With \(R_{B}=1\)M\(\Omega\) and \(C_{B}=100\)nF, we have \(\tau=0.1\)s, and with \(C_{c}=220\)pF, we have the value of the phantom zero as defined in the previous example. The SLICAP script for plotting the magnitude characteristics of the uncompensated and compensated circuit, as well as for plotting the pole positions while stepping \(C_{c},\) is listed below:

#!/usr/bin/env python3
# -*- coding: utf-8 -*-
# File: QampBias.py

from SLiCAP import *

fileName='QampBias'
prj = initProject(fileName)
i1 = instruction()
i1.setCircuit(fileName+ '.cir')
htmlPage('Circuit data')
netlist2html(fileName+ '.cir')
i1.setSource('I1')
i1.setDetector('V_2')
i1.setSimType('numeric')
i1.setGainType('gain')
i1.setDataType('laplace')
GainUncomp = i1.execute()
GainUncomp.label = 'uncomp.' # Assign a plot label to this result
i1.defPar('C_c','220p')
GainComp = i1.execute()
GainComp.label = 'phz comp.' # Assign a plot label to this result
htmlPage("Bode plots charge amplifier with feedback biasing")
dBmag = plotSweep('dBmagQamp', 'Charge amplifier with feedback biasing', [GainUncomp, GainComp], 100, 10e6, 500, funcType='dBmag', show=True)
phase = plotSweep('phaseQamp', 'Charge amplifier with feedback biasing', [GainUncomp, GainComp], 100, 10e6, 500, funcType='phase', show=True)
fig2html(dBmag, 800)
fig2html(phase, 800)
i1.setDataType('poles')
i1.stepOn()
i1.setStepVar('C_c')
i1.setStepStart(0)
i1.setStepStop('500p')
i1.setStepNum(20)
i1.setStepMethod('lin')
pzPlot = plotPZ('RLqAmp', 'Biased charge amplifier', i1.execute(), xmin=-3, xmax=0, ymin=-1.5, ymax=1.5, xscale='k', yscale='k', show=True)

The Bode plots are shown in Fig. 439. They clearly show a second order high-pass character of the integrator with a high-pass cut-off frequency of \(1\)kHz. This is exactly as designed. The uncompensated amplifier shows a large peaking in the vicinity of the high-pass cut-off frequency.

Fig. 439 Magnitude plots of the uncompensated and the compensated charge amplifier with negative feedback biasing.

Fig. 440 Poles of the gain of the charge amplifier as a function of \(C_c\) (25pF per step).
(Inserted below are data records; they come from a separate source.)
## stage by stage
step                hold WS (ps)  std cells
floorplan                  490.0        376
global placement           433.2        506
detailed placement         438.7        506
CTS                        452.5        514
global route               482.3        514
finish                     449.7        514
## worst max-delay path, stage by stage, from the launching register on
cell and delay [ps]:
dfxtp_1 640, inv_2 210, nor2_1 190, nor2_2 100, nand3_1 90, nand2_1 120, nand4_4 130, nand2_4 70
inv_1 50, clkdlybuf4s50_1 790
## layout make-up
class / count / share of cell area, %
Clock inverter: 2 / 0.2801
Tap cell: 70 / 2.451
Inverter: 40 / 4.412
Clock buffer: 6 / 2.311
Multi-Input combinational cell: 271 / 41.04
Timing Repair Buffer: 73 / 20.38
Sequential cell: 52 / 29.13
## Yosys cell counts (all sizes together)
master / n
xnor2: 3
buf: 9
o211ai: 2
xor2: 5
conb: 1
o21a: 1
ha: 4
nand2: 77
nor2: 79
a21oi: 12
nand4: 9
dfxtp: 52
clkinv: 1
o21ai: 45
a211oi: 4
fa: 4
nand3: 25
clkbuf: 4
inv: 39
Fig. 440 shows that the two poles of the uncompensated amplifier, that determine the high-pass behavior are almost located on the imaginary axis. This confirms the peaking in the magnitude characteristic and is according to the calculations from the previous example. Fig. 440 also shows that phantom zero compensation with \(225\)pF brings the poles into MFM positions. The magnitude characteristic of the compensated amplifier shows a smooth transition from a differentiator below \(1\)kHz to an integrator above \(1\)kHz.